La France présente toutefois un écueil selon lui pour retrouver la croissance : « Il nous manque […] par rapport à nos partenaires européens trois semaines de boulot par année », a-t-il jugé, disant assumer « ce qui est impopulaire ».
Sur les fonctionnaires, Bruno Retailleau s’est dit favorable à la baisse du nombre d’agents publics et la priorisation de ces postes à des fonctions de souveraineté. Quant aux revenus d’assistance, il s’est dit pour une « allocation unique […] pour qu’il y ait un écart entre revenu de l’assistance et le revenu du travail ».
Sur l’immigration enfin, Bruno Retailleau a appelé à ce qu’« on arrête de dire aux Français qu’on peut accueillir toute la misère du monde », fustigeant l’aide médicale d’Etat.
Devant les entrepreneurs, le président du groupe LR au Sénat a aussi détaillé les différences de son camp avec le RN ou la majorité sortante pour ces législatives 2024. « Nous, ce qu’on apporte et la différence par rapport, par exemple, à Emmanuel Macron, c’est que sur l’économie, en réalité pour moi c’est un technocentriste. Il a fait de bonnes choses […] mais on n’a pas changé de modèle. » « Au point où on en est, si on n’assume pas un changement radical de modèle, c’est-à-dire qu’on laisse le modèle social étatiste derrière nous, on a tout faux », a dit Bruno Retailleau.

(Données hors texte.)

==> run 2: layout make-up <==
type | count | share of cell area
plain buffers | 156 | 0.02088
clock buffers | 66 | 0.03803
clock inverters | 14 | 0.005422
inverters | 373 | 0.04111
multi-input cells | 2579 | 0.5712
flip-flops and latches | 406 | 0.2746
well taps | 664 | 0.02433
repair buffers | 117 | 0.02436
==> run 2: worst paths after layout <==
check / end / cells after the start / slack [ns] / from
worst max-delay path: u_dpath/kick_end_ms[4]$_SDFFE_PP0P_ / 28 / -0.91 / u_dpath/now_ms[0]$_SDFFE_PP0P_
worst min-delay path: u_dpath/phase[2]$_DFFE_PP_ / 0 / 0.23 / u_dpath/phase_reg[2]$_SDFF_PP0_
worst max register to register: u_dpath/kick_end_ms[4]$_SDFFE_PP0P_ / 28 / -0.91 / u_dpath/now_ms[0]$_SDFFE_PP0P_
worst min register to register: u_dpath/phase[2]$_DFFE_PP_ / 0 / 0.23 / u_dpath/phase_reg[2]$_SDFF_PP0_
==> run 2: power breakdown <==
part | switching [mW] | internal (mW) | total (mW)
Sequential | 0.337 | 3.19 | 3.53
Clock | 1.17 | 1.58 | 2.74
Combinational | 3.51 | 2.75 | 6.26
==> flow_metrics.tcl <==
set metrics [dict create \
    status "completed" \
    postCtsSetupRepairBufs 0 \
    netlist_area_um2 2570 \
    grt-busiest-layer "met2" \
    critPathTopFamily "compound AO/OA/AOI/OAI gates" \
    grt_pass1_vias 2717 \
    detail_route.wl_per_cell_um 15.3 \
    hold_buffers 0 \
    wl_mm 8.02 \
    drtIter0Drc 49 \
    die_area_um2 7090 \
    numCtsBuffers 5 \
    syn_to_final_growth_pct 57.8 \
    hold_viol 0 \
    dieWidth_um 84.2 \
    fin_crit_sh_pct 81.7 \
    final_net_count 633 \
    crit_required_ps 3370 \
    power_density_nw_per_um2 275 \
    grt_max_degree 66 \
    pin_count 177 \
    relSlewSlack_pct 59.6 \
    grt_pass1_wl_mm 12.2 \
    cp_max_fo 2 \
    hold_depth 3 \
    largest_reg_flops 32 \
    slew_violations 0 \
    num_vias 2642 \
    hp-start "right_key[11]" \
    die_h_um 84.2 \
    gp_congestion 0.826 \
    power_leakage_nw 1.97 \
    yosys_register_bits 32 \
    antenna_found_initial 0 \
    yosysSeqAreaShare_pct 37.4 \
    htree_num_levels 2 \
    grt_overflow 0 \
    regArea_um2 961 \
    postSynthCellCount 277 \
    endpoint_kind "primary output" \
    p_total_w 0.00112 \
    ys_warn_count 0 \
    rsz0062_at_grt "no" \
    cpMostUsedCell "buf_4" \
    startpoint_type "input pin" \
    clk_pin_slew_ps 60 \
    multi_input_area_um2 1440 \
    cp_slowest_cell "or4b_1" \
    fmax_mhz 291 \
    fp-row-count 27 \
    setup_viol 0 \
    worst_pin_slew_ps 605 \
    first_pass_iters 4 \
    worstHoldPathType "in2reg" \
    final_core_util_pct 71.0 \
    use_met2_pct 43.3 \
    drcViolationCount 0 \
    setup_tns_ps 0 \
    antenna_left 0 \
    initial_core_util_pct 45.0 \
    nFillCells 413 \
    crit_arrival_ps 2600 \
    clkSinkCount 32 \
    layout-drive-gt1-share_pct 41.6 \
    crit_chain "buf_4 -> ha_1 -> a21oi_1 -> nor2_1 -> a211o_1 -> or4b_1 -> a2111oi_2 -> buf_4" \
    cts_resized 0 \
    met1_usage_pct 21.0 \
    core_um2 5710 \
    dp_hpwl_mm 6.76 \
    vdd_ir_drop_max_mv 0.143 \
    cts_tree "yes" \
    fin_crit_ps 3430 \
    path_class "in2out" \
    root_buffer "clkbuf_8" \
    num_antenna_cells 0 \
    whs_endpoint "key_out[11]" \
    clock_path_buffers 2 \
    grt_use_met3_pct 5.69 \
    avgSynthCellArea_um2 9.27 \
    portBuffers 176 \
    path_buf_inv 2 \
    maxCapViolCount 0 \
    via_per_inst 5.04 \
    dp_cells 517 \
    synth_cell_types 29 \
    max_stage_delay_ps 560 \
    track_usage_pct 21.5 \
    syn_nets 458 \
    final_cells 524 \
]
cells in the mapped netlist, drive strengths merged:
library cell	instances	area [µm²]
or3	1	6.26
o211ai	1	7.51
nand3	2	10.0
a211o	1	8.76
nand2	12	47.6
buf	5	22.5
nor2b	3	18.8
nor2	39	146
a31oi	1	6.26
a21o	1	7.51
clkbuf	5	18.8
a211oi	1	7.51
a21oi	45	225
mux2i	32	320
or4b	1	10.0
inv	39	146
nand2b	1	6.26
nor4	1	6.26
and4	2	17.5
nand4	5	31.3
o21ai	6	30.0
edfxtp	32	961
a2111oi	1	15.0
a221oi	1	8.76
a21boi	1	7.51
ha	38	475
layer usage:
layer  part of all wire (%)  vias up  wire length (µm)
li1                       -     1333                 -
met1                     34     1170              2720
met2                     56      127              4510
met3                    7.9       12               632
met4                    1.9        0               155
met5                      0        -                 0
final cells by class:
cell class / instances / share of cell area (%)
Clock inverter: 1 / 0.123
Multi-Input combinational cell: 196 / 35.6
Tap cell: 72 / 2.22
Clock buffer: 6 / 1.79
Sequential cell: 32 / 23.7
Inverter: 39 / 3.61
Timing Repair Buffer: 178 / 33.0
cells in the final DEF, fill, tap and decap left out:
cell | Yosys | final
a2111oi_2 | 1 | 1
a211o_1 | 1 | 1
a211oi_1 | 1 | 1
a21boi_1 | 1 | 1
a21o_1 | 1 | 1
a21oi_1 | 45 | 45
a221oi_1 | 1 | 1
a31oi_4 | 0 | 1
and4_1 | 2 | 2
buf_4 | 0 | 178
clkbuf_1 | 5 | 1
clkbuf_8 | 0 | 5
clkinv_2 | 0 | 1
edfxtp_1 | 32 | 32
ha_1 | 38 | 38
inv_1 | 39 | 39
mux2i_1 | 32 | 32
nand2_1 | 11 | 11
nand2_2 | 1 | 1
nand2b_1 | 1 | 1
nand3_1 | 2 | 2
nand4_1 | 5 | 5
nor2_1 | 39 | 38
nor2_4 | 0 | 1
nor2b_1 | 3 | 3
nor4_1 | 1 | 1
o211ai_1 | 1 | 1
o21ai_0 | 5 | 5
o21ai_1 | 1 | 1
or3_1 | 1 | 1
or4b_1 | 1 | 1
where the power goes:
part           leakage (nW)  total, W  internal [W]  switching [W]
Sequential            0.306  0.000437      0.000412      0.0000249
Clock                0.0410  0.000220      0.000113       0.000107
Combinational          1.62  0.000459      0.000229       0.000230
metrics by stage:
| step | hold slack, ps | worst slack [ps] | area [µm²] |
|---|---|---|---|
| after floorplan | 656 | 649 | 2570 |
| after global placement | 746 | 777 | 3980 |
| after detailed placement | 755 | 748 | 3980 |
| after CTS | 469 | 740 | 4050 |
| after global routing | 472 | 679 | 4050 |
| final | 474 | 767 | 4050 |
File: src/hdl/skt_pkg.sv
// Package of the sorted key table: sizes, codes and shared types.
`default_nettype none

package skt_pkg;

   localparam int CAPACITY  = 64;
   localparam int KEY_WIDTH = 32;
   localparam int IDX_W     = $clog2(CAPACITY);
   localparam int CNT_W     = $clog2(CAPACITY + 1);

   // Field widths on the channels
   localparam int OPCODE_W   = 2;
   localparam int KEY_IN_W   = 32;
   localparam int POSITION_W = 6;
   localparam int WHERE_W    = 6;
   localparam int STATUS_W   = 2;
   localparam int COUNT_W    = 7;

   localparam logic [OPCODE_W-1:0] OP_INSERT = 2'd0;
   localparam logic [OPCODE_W-1:0] OP_FIND   = 2'd1;
   localparam logic [OPCODE_W-1:0] OP_DELETE = 2'd2;
   localparam logic [OPCODE_W-1:0] OP_CLEAR  = 2'd3;

   localparam logic [STATUS_W-1:0] ST_OK      = 2'd0;
   localparam logic [STATUS_W-1:0] ST_FULL    = 2'd1;
   localparam logic [STATUS_W-1:0] ST_BAD_POS = 2'd2;

   // Broadcast to every cell of the chain
   typedef struct packed {
      logic                 ins;
      logic                 del;
      logic [IDX_W-1:0]     at;
      logic [KEY_WIDTH-1:0] key;
   } cell_cmd_type;

   // Outcome of the search sequencer
   typedef struct packed {
      logic             done;
      logic             found;
      logic [IDX_W-1:0] index;
   } srch_res_type;

endpackage

`default_nettype wire

File: src/hdl/skt_search.sv
// Binary search sequencer: one probe of the cell flags per cycle.
`default_nettype none

module skt_search import skt_pkg::*; (
   input  logic                clock,
   input  logic                reset,
   input  logic                start,
   input  logic [CNT_W-1:0]    count,
   input  logic [CAPACITY-1:0] lt_vec,
   input  logic [CAPACITY-1:0] eq_vec,
   output srch_res_type        res
);

   typedef enum logic [1:0] {
      SR_IDLE = 2'b01,
      SR_RUN  = 2'b10
   } srch_state_type;

   srch_state_type   state_ff, state_in;
   logic [CNT_W-1:0] lo_ff, lo_in;
   logic [CNT_W-1:0] hip_ff, hip_in;   // upper bound plus one
   logic [CNT_W:0]   mid_sum;
   logic [IDX_W-1:0] mid;

   assign mid_sum = {1'b0, lo_ff} + {1'b0, hip_ff} - {{CNT_W{1'b0}}, 1'b1};
   assign mid     = mid_sum[IDX_W:1];

   always_comb begin
      state_in  = state_ff;
      lo_in     = lo_ff;
      hip_in    = hip_ff;
      res.done  = 1'b0;
      res.found = 1'b0;
      res.index = lo_ff[IDX_W-1:0];
      case (state_ff)
         SR_IDLE: begin
            if (start) begin
               lo_in    = '0;
               hip_in   = count;
               state_in = SR_RUN;
            end
         end
         SR_RUN: begin
            if (lo_ff >= hip_ff) begin
               // range exhausted: lower bound is the landing point
               res.done = 1'b1;
               state_in = SR_IDLE;
            end else if (eq_vec[mid]) begin
               res.done  = 1'b1;
               res.found = 1'b1;
               res.index = mid;
               state_in  = SR_IDLE;
            end else if (lt_vec[mid]) begin
               hip_in = CNT_W'(mid);
            end else begin
               lo_in = CNT_W'(mid) + CNT_W'(1);
            end
         end
         default: begin
            state_in = SR_IDLE;
         end
      endcase
   end

   always_ff @(posedge clock) begin
      if (reset) begin
         state_ff <= SR_IDLE;
      end else begin
         state_ff <= state_in;
      end
   end

   always_ff @(posedge clock) begin
      lo_ff  <= lo_in;
      hip_ff <= hip_in;
   end

endmodule

`default_nettype wire

File: config.mk
export PLATFORM = sky130hd
export DESIGN_NAME = skt_search
export DESIGN_NICKNAME = d
export VERILOG_FILES = /design/src/hdl/skt_pkg.sv /design/src/hdl/skt_search.sv
export SDC_FILE = /design/constraint.sdc
export NUM_CORES = 1
export LEC_CHECK = 0
export BUFFER_PORTS_ARGS = -buffer_cell sky130_fd_sc_hd__buf_2
export CAP_MARGIN = 15
export CORE_MARGIN = 1.5
export CORE_UTILIZATION = 45
export CTS_BUF_LIST = sky130_fd_sc_hd__clkbuf_2
export DETAILED_ROUTE_END_ITERATION = 12
export PLACE_DENSITY = 0.83
export SLEW_MARGIN = 15
export SYNTH_ARGS = -nofsm -noshare
export SYNTH_HDL_FRONTEND = slang
export SYNTH_SLANG_ARGS = --single-unit
export TNS_END_PERCENT = 100
File: constraint.sdc
create_clock -name clock -period 5 [get_ports clock]
set_input_delay 0.5 -clock clock [delete_from_list [all_inputs] [get_ports clock]]
set_output_delay 0.5 -clock clock [all_outputs]
set_load 0.01 [all_outputs]
==> reports/metrics.yaml <==
sta:
  worst_pin_slew_ns: 1.03
  hold_viol: 0
  finalSetupTns_ns: 0
  setup_violations: 0
  rsz0062_at_grt: "no"
  drv_slew: 0
  slew_headroom: 0.306
  min_period_ns: 4.37
  fin_skew_ns: 0.00300
  max_freq_mhz: 229
  finalCritPeriodShare: 0.874
  holdWs_ns: 0.377
synthesis:
  synth_ff_type: "edfxtp_1"
  ys_top_cells_by_area: "mux4_2, edfxtp_1, ha_1"
  yosysTopAreaCell: "mux4_2"
  muxShareOfSynthArea: 0.420
  synth_xor_xnor_area_share: 0.0468
  synth_top_area_share: 0.333
  async_reset_ff_frac: 0
  ys_types: 50
  netlist_area_sq_mm: 0.00243
  synthAdderAreaFrac: 0.103
  synth_fp_nets: 364
  avgSynthCellArea_sq_um: 11.8
  ys.warnings.count: 0
  yosys_register_bits: 16
  synthCells: 206
  synth-seq-area-share: 0.189
  synth_compound_area_frac: 0.0859
  synthSimpleGateAreaFrac: 0.0926
  synth_edf_count: 14
  synth_top_family_by_area: "multiplexers"
cts:
  ctsHtreeMaxLevel: 1
  numCtsBuffers: 3
  cts_setup_buffers: 0
  insertion_delay_ns: 0.30
  path_clk_slew_ns: 0.16
  ctsRootBufferMaster: "clkbuf_2"
  clkSinkCount: 16
  clock_path_buffers: 2
  tritoncts: "yes"
  postCtsHoldBufs: 0
  cts_resized: 0
die:
  dieHeight_microns: 76.5
  ioPinCount: 146
  core_sq_mm: 0.00517
  num_rows: 26
  initial_utilization: 0.470
  die_area_sq_mm: 0.00586
  die_width_microns: 76.5
critical_path:
  cp-end-kind: "primary output"
  slowest_delay_ns: 0.77
  worst-path-max-fanout: 18
  cp_top_family: "adder cells"
  cp.required_ns: 4.50
  path_class: "flip-flop to primary output"
  cp-start-kind: "flip-flop"
  crit_chain: "inv_1 > ha_1 > xor2_1 > ha_1 > mux4_2 > mux2_2 > o2111ai_1 > a31oi_4 > mux2_1 > buf_2"
  crit_buf_inv: 2
  critPathMostFrequentCell: "ha_1"
  arrival_ns: 3.87
  slowest_stage: "ha_1"
  reg2reg_slack_ns: 0.74
drt:
  drt_iter0_drc: 71
  first_pass_iters: 4
  ant_nets: 0
  vias: 2299
  drc: 0
  drt-total-wl_microns: 6960
  vias_per_cell: 5.50
  routedWlPerCell_microns: 16.6
pwr:
  netSwitchingFraction: 0.425
  clock_power_share: 0.053
  p_leak_nw: 1.54
  irDropWorstVdd_uv: 183
  p_int_uw: 661
  power_frac_seq: 0.145
  power.density_mw_per_mm2: 355
  p_switching_uw: 488
  pwr-share-comb: 0.802
global_route:
  grt_pass1_wl_microns: 11300
  grt-ovfl-total: 0
  antenna_found_initial: 0
  grt_max_degree: 21
  grt_usage: 0.245
  grt_pass1_vias: 2496
place:
  dpl.hpwl_microns: 6050
  placedInstanceArea_sq_mm: 0.00322
  gp_congestion: 0.812
  dp.cells: 414
  port_buffers: 145
finish:
  stdcell_count: 418
  drive_gt1_frac: 0.606
  area_delta_synth_final_pct: 33.1
  n_fill_cell: 422
  fin_util: 0.626
  n_antenna_cell: 0
  fin_nets: 507
  stdcell_area_sq_mm: 0.00324
min_path:
  hp-class: "input pin to flip-flop"
status:
  outcome: "completed"
flow_run:
  drv_cap: 0
## cells by family (layout without fill, tap and decap cells)
logic type	Yosys count	count (layout)
AND/OR/NAND/NOR	46	46
multiplexers	56	56
AO/OA/AOI/OAI	24	24
flip-flops	16	16
buffers and inverters	34	176
XOR/XNOR	10	10
adder cells (fa/ha/maj)	20	20
## power by group through the flow
stage,clock [mW],combinational [mW],sequential (mW)
floorplan,0,0.738,0.169
global placement,0,0.904,0.170
detailed placement,0,0.928,0.170
CTS,0.0603,0.929,0.167
global route,0.0647,1.01,0.169
finish,0.0609,0.921,0.167
## flip-flops by register name, summed over array words and instances, names as in the netlist
signal	cells
hip_ff	7
lo_ff	7
state_ff	2
## path summary, 6_finish.rpt
kind | cells past startpoint | startpoint | to
setup / recovery | 10 | lo_ff[2]$_SDFFCE_PN0P_ | res[4]
hold / removal | 2 | reset | state_ff[1]$_SDFFE_PP0P_
setup reg to reg | 9 | lo_ff[2]$_SDFFCE_PN0P_ | hip_ff[1]$_DFFE_PP_
hold reg to reg | 2 | state_ff[0]$_SDFFE_PP1P_ | state_ff[1]$_SDFFE_PP0P_
## per-layer routing
| metal | vias to the layer above | global-route usage | wire [microns] |
|---|---|---|---|
| li1 | 1080 | - | - |
| met1 | 1105 | 0.269 | 2420 |
| met2 | 95 | 0.471 | 3970 |
| met3 | 19 | 0.0347 | 383 |
| met4 | 0 | 0.0963 | 179 |
| met5 | - | 0 | 0 |
## cell type report
class / instances / area, sq um / share of cell area
Clock buffer: 3 / 15.0 / 0.00464
Clock inverter: 1 / 3.75 / 0.00116
Inverter: 21 / 78.8 / 0.0243
Multi-Input combinational cell: 156 / 1820 / 0.563
Sequential cell: 16 / 460 / 0.142
Tap cell: 70 / 87.6 / 0.0270
Timing Repair Buffer: 151 / 771 / 0.238
## cells in the mapped netlist, drive strengths merged, types with 4 or more instances
library cell,n
buf,8
clkbuf,5
edfxtp,14
ha,20
inv,21
mux2,8
mux2i,12
mux4,36
nand2,21
nor2,8
xnor2,6
xor2,4
## per-stage QoR
| step | total power [mW] | setup WS, ns |
|---|---|---|
| after floorplan | 0.906 | 1.27 |
| after global placement | 1.07 | 0.920 |
| after global routing | 1.24 | 0.446 |
| final | 1.15 | 0.631 |
| after CTS | 1.16 | 0.632 |
| after detailed placement | 1.10 | 0.735 |
## cell usage in the layout, fill, tap and decap left out, types with 2 or more instances in the layout
cell        n
a21o_1      2
a21oi_1     3
and2_1      2
buf_2     145
buf_4       6
clkbuf_2    3
dfxtp_1     2
edfxtp_1   14
ha_1       19
inv_1      21
mux2_2      7
mux2i_1    12
mux4_2     36
nand2_1    21
nand3_1     3
nor2_1      7
nor3_1      2
o21ai_0     3
or2_2       2
xnor2_1     5
xor2_1      3
No activity file was read; power rests on OpenSTA's default activity.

« Un des angles morts du macronisme, c’est le régalien », a-t-il ajouté. « Vous ne pouvez pas avoir la liberté d’entreprendre, la liberté tout court, si vous n’avez pas l’ordre. » « Ce que nous, nous apportons, le Rassemblement national peut de temps en temps sur l’immigration avoir des mesures voisines. Sur l’économie, ils ont un projet plus proche de celui de M. Mélenchon que du nôtre. Et M. Macron, sur l’économie, il semble plus proche du nôtre mais sur le régalien, il dévisse complètement par rapport à l’ordre qu’il faut rétablir », a-t-il conclu.

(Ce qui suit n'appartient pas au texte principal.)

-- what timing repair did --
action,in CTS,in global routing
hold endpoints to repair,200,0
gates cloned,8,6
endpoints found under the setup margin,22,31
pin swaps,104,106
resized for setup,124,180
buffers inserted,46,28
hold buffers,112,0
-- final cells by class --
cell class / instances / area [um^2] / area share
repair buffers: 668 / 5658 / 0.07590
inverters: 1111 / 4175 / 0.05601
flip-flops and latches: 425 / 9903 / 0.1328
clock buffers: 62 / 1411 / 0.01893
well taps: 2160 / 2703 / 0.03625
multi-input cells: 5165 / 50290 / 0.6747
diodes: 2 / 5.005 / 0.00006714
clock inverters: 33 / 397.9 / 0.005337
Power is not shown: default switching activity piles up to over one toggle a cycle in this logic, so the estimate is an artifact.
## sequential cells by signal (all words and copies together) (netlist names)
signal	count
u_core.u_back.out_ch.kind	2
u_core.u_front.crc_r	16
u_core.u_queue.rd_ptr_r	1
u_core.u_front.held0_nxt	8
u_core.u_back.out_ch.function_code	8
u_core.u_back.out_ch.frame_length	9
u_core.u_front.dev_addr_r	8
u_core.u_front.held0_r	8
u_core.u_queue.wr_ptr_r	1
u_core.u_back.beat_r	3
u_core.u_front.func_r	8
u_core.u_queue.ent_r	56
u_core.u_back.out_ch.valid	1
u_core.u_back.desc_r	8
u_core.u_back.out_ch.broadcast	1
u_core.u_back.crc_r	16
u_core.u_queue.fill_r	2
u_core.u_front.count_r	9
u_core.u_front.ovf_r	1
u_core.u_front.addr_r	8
===== src/design/m2x2alu_div_step.sv =====
// one restoring division step: one quotient bit
module m2x2alu_div_step #(
   parameter int REM_WIDTH = 34,
   parameter int DIV_WIDTH = 33,
   parameter int SHIFT     = 0
) (
   input  logic [REM_WIDTH-1:0] rem,
   input  logic [DIV_WIDTH-1:0] divisor,
   output logic [REM_WIDTH-1:0] rem_nxt,
   output logic                 take
);

   logic [REM_WIDTH-1:0] div_ext;

   assign div_ext = REM_WIDTH'(divisor);
   assign take    = (rem >> SHIFT) >= div_ext;
   assign rem_nxt = take ? (rem - (div_ext << SHIFT)) : rem;

endmodule


===== config.mk =====
export PLATFORM = sky130hd
export DESIGN_NAME = m2x2alu_div_step
export DESIGN_NICKNAME = d
export VERILOG_FILES = /design/src/design/m2x2alu_div_step.sv
export SDC_FILE = /design/constraint.sdc
export NUM_CORES = 1
export LEC_CHECK = 0
export ABC_AREA = 0
export BUFFER_PORTS_ARGS = -buffer_cell sky130_fd_sc_hd__clkbuf_2
export CORE_MARGIN = 4
export CORE_UTILIZATION = 51
export DETAILED_ROUTE_END_ITERATION = 8
export PLACE_DENSITY = 0.93
export SETUP_SLACK_MARGIN = 0.1
export SLEW_MARGIN = 15
export SYNTH_ARGS = -nofsm -noshare
export SYNTH_HDL_FRONTEND = slang
export SYNTH_SLANG_ARGS = --single-unit

===== constraint.sdc =====
create_clock -name vclk -period 3.43
set_input_delay 0.343 -clock vclk [all_inputs]
set_output_delay 0.343 -clock vclk [all_outputs]
set_load 0.01 [all_outputs]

« Ma famille politique, qui est très affaiblie […], cette famille politique, elle représente beaucoup », a aussi soutenu Bruno Retailleau. « Parce que la droite est un tout et qu’en politique tout se tient. J’ai parlé beaucoup d’économie […] mais vous ne pourrez pas mobiliser les Français uniquement sur une compétitivité, ni sur le ‘travailler plus’. Il faut une vision », a-t-il défendu. « Le tripartisme va éclater. Je ne sais pas si c’est dans quelques mois, dans quelques années, mais on aura besoin de cette droite française. » dit-il pour élargir sa vision au-delà des législatives 2024.